Tuesday, April 28, 2015

Terrier Work, Part 9 -- Foolish Youth

The 1960s saw a wage rise in the UK and an increase in leisure time as well.

More young people had easy access to cars, and as a result more young men were able to get out into the countryside.

Impatient young men eager for experience, and with a "dominance" attitude towards all thing wild and natural, found badger earths easier to locate than fox dens, especially in the summer and early fall when fox were rarely found to ground.

Many of these same young men sought "pull cord terriers" that would start right out of the box, but which too often ended up too hard for sensible badger work.

With the entry of hundreds of young men into the terrier world, a kind of culture war seems to have occurred. On one side were the older diggers who knew more about wild animals and places and tended to be more conservation-minded. These older diggers stressed the value of bagging and moving badgers rather than killing them. This was the generation that had seen poison and traps sharply reduce fox and badger numbers in many areas.

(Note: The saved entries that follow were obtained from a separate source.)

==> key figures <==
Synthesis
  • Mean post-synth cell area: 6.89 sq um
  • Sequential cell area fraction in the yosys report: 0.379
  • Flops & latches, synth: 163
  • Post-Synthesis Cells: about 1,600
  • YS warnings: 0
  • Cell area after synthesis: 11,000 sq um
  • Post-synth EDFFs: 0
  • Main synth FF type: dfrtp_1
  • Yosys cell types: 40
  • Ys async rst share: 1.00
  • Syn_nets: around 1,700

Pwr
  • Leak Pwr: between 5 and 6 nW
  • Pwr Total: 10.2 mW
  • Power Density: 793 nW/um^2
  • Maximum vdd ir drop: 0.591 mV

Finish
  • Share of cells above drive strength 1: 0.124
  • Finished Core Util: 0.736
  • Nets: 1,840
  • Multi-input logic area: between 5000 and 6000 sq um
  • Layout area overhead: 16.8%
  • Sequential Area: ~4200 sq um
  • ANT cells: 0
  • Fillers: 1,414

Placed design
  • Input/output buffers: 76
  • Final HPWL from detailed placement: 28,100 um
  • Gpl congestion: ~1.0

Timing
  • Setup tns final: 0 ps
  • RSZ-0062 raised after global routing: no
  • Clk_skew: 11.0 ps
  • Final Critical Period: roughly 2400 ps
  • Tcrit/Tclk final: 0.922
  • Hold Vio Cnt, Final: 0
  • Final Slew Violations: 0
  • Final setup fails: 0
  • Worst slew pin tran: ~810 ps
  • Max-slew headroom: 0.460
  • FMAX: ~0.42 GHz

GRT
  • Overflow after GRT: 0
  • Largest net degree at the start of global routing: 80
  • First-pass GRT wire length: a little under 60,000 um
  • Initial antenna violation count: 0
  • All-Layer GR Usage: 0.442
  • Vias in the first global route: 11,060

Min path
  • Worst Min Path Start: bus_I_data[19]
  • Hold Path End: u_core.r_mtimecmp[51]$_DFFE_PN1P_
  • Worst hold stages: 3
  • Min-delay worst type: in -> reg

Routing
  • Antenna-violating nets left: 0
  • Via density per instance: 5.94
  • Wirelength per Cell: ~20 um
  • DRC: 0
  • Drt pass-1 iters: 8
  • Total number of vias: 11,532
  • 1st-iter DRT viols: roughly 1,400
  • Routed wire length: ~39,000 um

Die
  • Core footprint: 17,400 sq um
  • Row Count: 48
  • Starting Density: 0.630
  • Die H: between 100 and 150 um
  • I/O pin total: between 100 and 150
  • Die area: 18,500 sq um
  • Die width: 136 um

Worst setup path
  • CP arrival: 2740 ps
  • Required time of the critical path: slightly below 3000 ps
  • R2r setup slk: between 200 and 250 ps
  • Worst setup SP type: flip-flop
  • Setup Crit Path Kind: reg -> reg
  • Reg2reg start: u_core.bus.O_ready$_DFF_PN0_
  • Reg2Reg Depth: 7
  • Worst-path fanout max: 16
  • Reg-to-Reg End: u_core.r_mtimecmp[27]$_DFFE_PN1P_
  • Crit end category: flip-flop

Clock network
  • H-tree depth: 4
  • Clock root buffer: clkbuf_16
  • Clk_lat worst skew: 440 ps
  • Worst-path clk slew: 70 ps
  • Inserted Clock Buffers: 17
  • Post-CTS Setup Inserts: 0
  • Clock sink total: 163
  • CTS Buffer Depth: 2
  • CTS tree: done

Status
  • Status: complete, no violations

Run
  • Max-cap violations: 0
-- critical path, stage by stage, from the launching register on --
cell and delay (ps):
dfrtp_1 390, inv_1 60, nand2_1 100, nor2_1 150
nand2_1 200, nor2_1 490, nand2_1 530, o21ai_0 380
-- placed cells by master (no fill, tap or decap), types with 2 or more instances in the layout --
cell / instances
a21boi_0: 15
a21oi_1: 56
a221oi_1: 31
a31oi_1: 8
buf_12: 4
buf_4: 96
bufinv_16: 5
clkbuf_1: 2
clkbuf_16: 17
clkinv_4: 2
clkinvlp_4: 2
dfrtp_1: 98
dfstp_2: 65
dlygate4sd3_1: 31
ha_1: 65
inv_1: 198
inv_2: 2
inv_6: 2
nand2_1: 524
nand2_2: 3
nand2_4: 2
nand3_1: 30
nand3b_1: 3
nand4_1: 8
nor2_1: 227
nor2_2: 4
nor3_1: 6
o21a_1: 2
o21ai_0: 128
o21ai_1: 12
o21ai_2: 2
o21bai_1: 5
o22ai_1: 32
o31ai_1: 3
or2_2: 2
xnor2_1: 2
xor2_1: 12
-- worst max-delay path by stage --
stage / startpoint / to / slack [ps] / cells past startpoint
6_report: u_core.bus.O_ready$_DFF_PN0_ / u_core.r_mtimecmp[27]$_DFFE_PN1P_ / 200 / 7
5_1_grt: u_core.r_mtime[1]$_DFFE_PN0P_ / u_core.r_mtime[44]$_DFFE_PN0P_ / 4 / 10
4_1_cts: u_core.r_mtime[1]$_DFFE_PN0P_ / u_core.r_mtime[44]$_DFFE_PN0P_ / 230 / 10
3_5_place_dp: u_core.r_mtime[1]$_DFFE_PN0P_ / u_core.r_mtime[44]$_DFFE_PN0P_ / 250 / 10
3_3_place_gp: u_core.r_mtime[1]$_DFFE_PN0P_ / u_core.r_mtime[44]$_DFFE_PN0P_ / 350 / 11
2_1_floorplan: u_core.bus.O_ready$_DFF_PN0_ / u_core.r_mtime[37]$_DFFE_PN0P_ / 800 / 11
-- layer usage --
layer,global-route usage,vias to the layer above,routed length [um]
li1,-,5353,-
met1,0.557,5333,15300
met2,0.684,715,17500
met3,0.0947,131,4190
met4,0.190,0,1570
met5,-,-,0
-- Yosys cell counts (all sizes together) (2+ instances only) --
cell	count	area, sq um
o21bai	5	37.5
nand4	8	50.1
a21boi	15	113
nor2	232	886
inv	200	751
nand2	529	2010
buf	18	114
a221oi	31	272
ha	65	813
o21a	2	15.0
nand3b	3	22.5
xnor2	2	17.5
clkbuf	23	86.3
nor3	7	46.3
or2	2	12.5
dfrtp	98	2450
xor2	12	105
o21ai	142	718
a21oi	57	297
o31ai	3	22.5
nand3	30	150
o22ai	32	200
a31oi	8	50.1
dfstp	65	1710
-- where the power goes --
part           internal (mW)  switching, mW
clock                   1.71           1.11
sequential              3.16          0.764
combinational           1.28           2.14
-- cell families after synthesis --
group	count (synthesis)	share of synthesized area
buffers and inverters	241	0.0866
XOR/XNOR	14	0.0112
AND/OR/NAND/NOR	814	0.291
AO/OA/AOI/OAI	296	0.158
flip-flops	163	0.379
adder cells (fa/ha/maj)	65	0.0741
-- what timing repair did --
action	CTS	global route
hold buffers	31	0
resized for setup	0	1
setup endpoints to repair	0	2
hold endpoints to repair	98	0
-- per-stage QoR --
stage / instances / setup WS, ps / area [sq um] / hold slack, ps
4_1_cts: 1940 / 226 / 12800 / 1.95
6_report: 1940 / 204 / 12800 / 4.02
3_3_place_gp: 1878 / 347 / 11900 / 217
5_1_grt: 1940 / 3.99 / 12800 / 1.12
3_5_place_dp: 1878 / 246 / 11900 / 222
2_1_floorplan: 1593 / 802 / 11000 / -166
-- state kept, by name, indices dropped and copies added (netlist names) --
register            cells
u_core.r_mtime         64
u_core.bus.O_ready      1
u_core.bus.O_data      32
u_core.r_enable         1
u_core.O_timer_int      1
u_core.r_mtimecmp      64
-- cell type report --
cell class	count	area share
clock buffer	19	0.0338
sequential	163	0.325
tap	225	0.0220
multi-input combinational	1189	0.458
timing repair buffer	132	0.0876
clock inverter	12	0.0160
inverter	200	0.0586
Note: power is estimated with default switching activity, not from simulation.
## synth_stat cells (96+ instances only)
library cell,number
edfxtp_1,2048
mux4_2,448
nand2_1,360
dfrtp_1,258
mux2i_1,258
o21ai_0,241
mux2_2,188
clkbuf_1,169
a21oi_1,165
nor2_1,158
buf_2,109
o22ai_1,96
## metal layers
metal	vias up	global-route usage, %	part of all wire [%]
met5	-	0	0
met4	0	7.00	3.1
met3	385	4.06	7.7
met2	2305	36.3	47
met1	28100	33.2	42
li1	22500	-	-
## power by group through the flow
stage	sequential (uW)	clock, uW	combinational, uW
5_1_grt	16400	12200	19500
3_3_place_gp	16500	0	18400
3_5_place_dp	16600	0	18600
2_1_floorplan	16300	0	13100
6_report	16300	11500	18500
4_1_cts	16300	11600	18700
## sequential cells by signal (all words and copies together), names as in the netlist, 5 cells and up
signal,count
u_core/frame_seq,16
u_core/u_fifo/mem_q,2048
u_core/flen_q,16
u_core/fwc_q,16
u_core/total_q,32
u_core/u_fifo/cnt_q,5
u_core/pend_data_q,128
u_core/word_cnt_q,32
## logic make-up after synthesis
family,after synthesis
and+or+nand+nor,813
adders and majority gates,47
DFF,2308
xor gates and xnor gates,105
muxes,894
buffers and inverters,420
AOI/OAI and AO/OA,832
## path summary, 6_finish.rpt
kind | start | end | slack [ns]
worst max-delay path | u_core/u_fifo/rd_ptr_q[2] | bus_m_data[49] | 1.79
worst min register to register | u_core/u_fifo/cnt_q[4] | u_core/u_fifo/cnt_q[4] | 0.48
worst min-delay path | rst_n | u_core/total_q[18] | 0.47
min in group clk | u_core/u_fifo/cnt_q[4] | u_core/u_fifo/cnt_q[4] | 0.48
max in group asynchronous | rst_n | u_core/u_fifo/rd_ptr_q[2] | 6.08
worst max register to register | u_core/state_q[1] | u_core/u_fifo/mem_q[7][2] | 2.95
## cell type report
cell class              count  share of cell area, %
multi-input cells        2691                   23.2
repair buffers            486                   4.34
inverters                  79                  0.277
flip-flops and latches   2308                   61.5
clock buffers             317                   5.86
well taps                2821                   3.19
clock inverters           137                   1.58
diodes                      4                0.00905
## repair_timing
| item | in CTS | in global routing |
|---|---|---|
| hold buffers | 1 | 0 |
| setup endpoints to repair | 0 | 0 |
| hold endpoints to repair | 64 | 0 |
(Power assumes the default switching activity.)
[src/rtl/regfile_sb.sv]
// 2R1W register file with hardwired zero, optional write bypass and pending scoreboard.
module regfile_sb
  import regfile_pkg::*;
#(
  parameter  int unsigned NUM_REGS = DEF_NUM_REGS,
  parameter  int unsigned XLEN     = DEF_XLEN,
  parameter  int unsigned ZERO_REG = 1,
  parameter  int unsigned BYPASS   = 1,
  localparam int unsigned AW       = $clog2(NUM_REGS),
  localparam int unsigned PCW      = $clog2(NUM_REGS + 1)
) (
  input  logic            clk,
  input  logic            rst_n,
  input  logic            w_en,
  input  logic [AW-1:0]   waddr,
  input  logic [XLEN-1:0] wdata,
  input  logic            iss_en,
  input  logic [AW-1:0]   iss_addr,
  input  logic [AW-1:0]   raddr1,
  input  logic [AW-1:0]   raddr2,
  output logic [XLEN-1:0] rdata1,
  output logic [XLEN-1:0] rdata2,
  output logic            rbusy1,
  output logic            rbusy2,
  output logic [PCW-1:0]  pend_cnt
);

  localparam logic ZR  = (ZERO_REG != 0);
  localparam logic BYP = (BYPASS != 0);

  logic [XLEN-1:0] r_regs [NUM_REGS];
  logic            w_wr_vld;
  logic            w_iss_vld;
  logic            w_rd1_vld;
  logic            w_rd2_vld;

  // Address qualification for every port.
  always_comb begin
    w_wr_vld  = w_en   & addr_valid(32'(waddr),    NUM_REGS, ZR);
    w_iss_vld = iss_en & addr_valid(32'(iss_addr), NUM_REGS, ZR);
    w_rd1_vld = addr_valid(32'(raddr1), NUM_REGS, ZR);
    w_rd2_vld = addr_valid(32'(raddr2), NUM_REGS, ZR);
  end

  // Data array; invalid or zero-register writes are dropped.
  always_ff @(posedge clk or negedge rst_n) begin
    if (!rst_n) begin
      for (int i = 0; i < int'(NUM_REGS); i++) r_regs[i] <= '0;
    end else if (w_wr_vld) begin
      r_regs[waddr] <= wdata;
    end
  end

  // Read muxes: zero for unusable addresses, forwarded data on a same-cycle write.
  always_comb begin
    rdata1 = '0;
    rdata2 = '0;
    if (w_rd1_vld) begin
      if (BYP && w_wr_vld && (waddr == raddr1)) rdata1 = wdata;
      else                                      rdata1 = r_regs[raddr1];
    end
    if (w_rd2_vld) begin
      if (BYP && w_wr_vld && (waddr == raddr2)) rdata2 = wdata;
      else                                      rdata2 = r_regs[raddr2];
    end
  end

  regfile_sb_pend #(
    .NUM_REGS (NUM_REGS),
    .BYPASS   (BYPASS)
  ) u_pend (
    .clk        (clk),
    .rst_n      (rst_n),
    .i_wr_vld   (w_wr_vld),
    .i_waddr    (waddr),
    .i_iss_vld  (w_iss_vld),
    .i_iss_addr (iss_addr),
    .i_rd1_vld  (w_rd1_vld),
    .i_raddr1   (raddr1),
    .i_rd2_vld  (w_rd2_vld),
    .i_raddr2   (raddr2),
    .o_rbusy1_c (rbusy1),
    .o_rbusy2_c (rbusy2),
    .o_pend_cnt (pend_cnt)
  );

endmodule
<file path="src/rtl/riscv_pkg.sv">
// Shared constants and types for the RV32I branch control slice.
// BHT encodings, opcodes and the recovery FSM state type.
package riscv_pkg;

    localparam logic [6:0] OP_BRANCH = 7'b1100011;
    localparam logic [6:0] OP_JAL    = 7'b1101111;
    localparam logic [6:0] OP_JALR   = 7'b1100111;

    localparam logic [1:0] SNT = 2'b00;
    localparam logic [1:0] WNT = 2'b01;
    localparam logic [1:0] WT  = 2'b10;
    localparam logic [1:0] ST  = 2'b11;

    typedef enum logic {
        IDLE,
        FLUSH
    } ctrl_state_e;

    function automatic logic [1:0] sat_upd(
        input logic [1:0] ctr,
        input logic       taken
    );
        logic [1:0] nxt;
        nxt = ctr;
        if (taken && ctr != ST) nxt = ctr + 2'd1;
        if (!taken && ctr != SNT) nxt = ctr - 2'd1;
        return nxt;
    endfunction

endpackage

</file>
<file path="src/rtl/bht_2bit.sv">
// Branch history table of 2-bit saturating counters.
// Async read port; one saturating update per cycle.
module bht_2bit
    import riscv_pkg::*;
#(
    parameter int IDX_W = 4
) (
    input  logic             clk,
    input  logic             rst_n,
    input  logic [IDX_W-1:0] rd_idx_i,
    output logic [1:0]       rd_ctr_o,
    input  logic             upd_en_i,
    input  logic [IDX_W-1:0] upd_idx_i,
    input  logic             upd_taken_i
);

    localparam int N = 2 ** IDX_W;

    logic [1:0] ctr_q [N];

    // Read returns the stored value, so a same-cycle update is not visible.
    assign rd_ctr_o = ctr_q[rd_idx_i];

    // Counter array: weak not-taken after reset, saturating update.
    always_ff @(posedge clk or negedge rst_n) begin
        if (!rst_n) begin
            for (int i = 0; i < N; i++) begin
                ctr_q[i] <= WNT;
            end
        end else if (upd_en_i) begin
            ctr_q[upd_idx_i] <= sat_upd(ctr_q[upd_idx_i], upd_taken_i);
        end
    end

endmodule

</file>
<file path="src/rtl/branch_predict_ctrl.sv">
// Branch predict / resolve / recovery control for the 5-stage pipe.
// BHT lookup in IF, check in EX, redirect + flush sequencing.
module branch_predict_ctrl
    import riscv_pkg::*;
#(
    parameter int XLEN         = 32,
    parameter int BHT_IDX_W    = 4,
    parameter int FLUSH_CYCLES = 2,
    parameter int CNT_W        = 16
) (
    input  logic             clk,
    input  logic             rst_n,
    input  logic             if_valid,
    input  logic             if_is_branch,
    input  logic [XLEN-1:0]  if_pc,
    output logic             pred_taken,
    input  logic             ex_valid,
    input  logic             ex_is_branch,
    input  logic             ex_is_jump,
    input  logic [XLEN-1:0]  ex_pc,
    input  logic             ex_pred_taken,
    input  logic             ex_jump,
    input  logic [XLEN-1:0]  ex_target,
    output logic             redirect,
    output logic [XLEN-1:0]  redirect_pc,
    output logic             flush_if_id,
    output logic             flush_id_ex,
    output logic             busy,
    output logic [CNT_W-1:0] branch_cnt,
    output logic [CNT_W-1:0] mispred_cnt
);

    ctrl_state_e      state_q, state_d;
    logic [2:0]       flush_cnt_q, flush_cnt_d;
    logic             redirect_q, redirect_d;
    logic [XLEN-1:0]  redirect_pc_q, redirect_pc_d;
    logic [CNT_W-1:0] branch_cnt_q, branch_cnt_d;
    logic [CNT_W-1:0] mispred_cnt_q, mispred_cnt_d;

    logic [1:0] rd_ctr;
    logic       idle, br, mis, jmp;
    logic       unused_pc;

    assign unused_pc = ^{if_pc[XLEN-1:BHT_IDX_W+2], if_pc[1:0],
                         ex_pc[XLEN-1:BHT_IDX_W+2], ex_pc[1:0]};

    // Wrong-path EX inputs are ignored while recovering; a jump wins over a branch.
    assign idle = (state_q == IDLE);
    assign jmp  = idle & ex_valid & ex_is_jump;
    assign br   = idle & ex_valid & ex_is_branch & ~ex_is_jump;
    assign mis  = br & (ex_jump != ex_pred_taken);

    bht_2bit #(
        .IDX_W (BHT_IDX_W)
    ) u_bht (
        .clk         (clk),
        .rst_n       (rst_n),
        .rd_idx_i    (if_pc[BHT_IDX_W+1:2]),
        .rd_ctr_o    (rd_ctr),
        .upd_en_i    (br),
        .upd_idx_i   (ex_pc[BHT_IDX_W+1:2]),
        .upd_taken_i (ex_jump)
    );

    assign pred_taken  = if_valid & if_is_branch & rd_ctr[1];
    assign redirect    = redirect_q;
    assign redirect_pc = redirect_pc_q;
    assign flush_if_id = (state_q == FLUSH);
    assign flush_id_ex = (state_q == FLUSH);
    assign busy        = (state_q != IDLE);
    assign branch_cnt  = branch_cnt_q;
    assign mispred_cnt = mispred_cnt_q;

    // Recovery state, redirect pulse and perf counter registers.
    always_ff @(posedge clk or negedge rst_n) begin
        if (!rst_n) begin
            state_q       <= IDLE;
            flush_cnt_q   <= '0;
            redirect_q    <= 1'b0;
            redirect_pc_q <= '0;
            branch_cnt_q  <= '0;
            mispred_cnt_q <= '0;
        end else begin
            state_q       <= state_d;
            flush_cnt_q   <= flush_cnt_d;
            redirect_q    <= redirect_d;
            redirect_pc_q <= redirect_pc_d;
            branch_cnt_q  <= branch_cnt_d;
            mispred_cnt_q <= mispred_cnt_d;
        end
    end

    // Next state: resolve in IDLE, count down the flush window in FLUSH.
    always_comb begin
        state_d       = state_q;
        flush_cnt_d   = flush_cnt_q;
        redirect_d    = 1'b0;
        redirect_pc_d = redirect_pc_q;
        branch_cnt_d  = branch_cnt_q;
        mispred_cnt_d = mispred_cnt_q;
        unique case (state_q)
            IDLE: begin
                if (br) branch_cnt_d = branch_cnt_q + 1'b1;
                if (mis | jmp) begin
                    mispred_cnt_d = mispred_cnt_q + 1'b1;
                    redirect_d    = 1'b1;
                    redirect_pc_d = (ex_jump | jmp) ? ex_target
                                                    : ex_pc + XLEN'(4);
                    state_d       = FLUSH;
                    flush_cnt_d   = 3'(FLUSH_CYCLES);
                end
            end
            FLUSH: begin
                flush_cnt_d = flush_cnt_q - 3'd1;
                if (flush_cnt_q == 3'd1) state_d = IDLE;
            end
            default: begin
                state_d = IDLE;
            end
        endcase
    end

endmodule

</file>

On the other side were young men who wanted to "prove" their dogs and who considered a scarred-up terrier as possessing the only true "red badge of courage" — never mind that it was more often the scarlet letter of inexperience or the wreckage of over-heated canine aggression.

Too many young men with too many over-hard dogs chasing too few badgers created a situation which fell right into the hands of animal rights advocates.

As Eddie Chapman writes in his excellent book, The Working Jack Russell Terrier [Dorset Press, 1985]:

"The macho terrier men ... with the image that they portrayed, gave the antis all the fuel they needed to persuade the general public that with literally hundreds of new people suddenly joining the sport, too much pressure was being put on the Badger population, so that it was in danger of being extinct, and ‘bang’ a Law was passed that protected them from being dug."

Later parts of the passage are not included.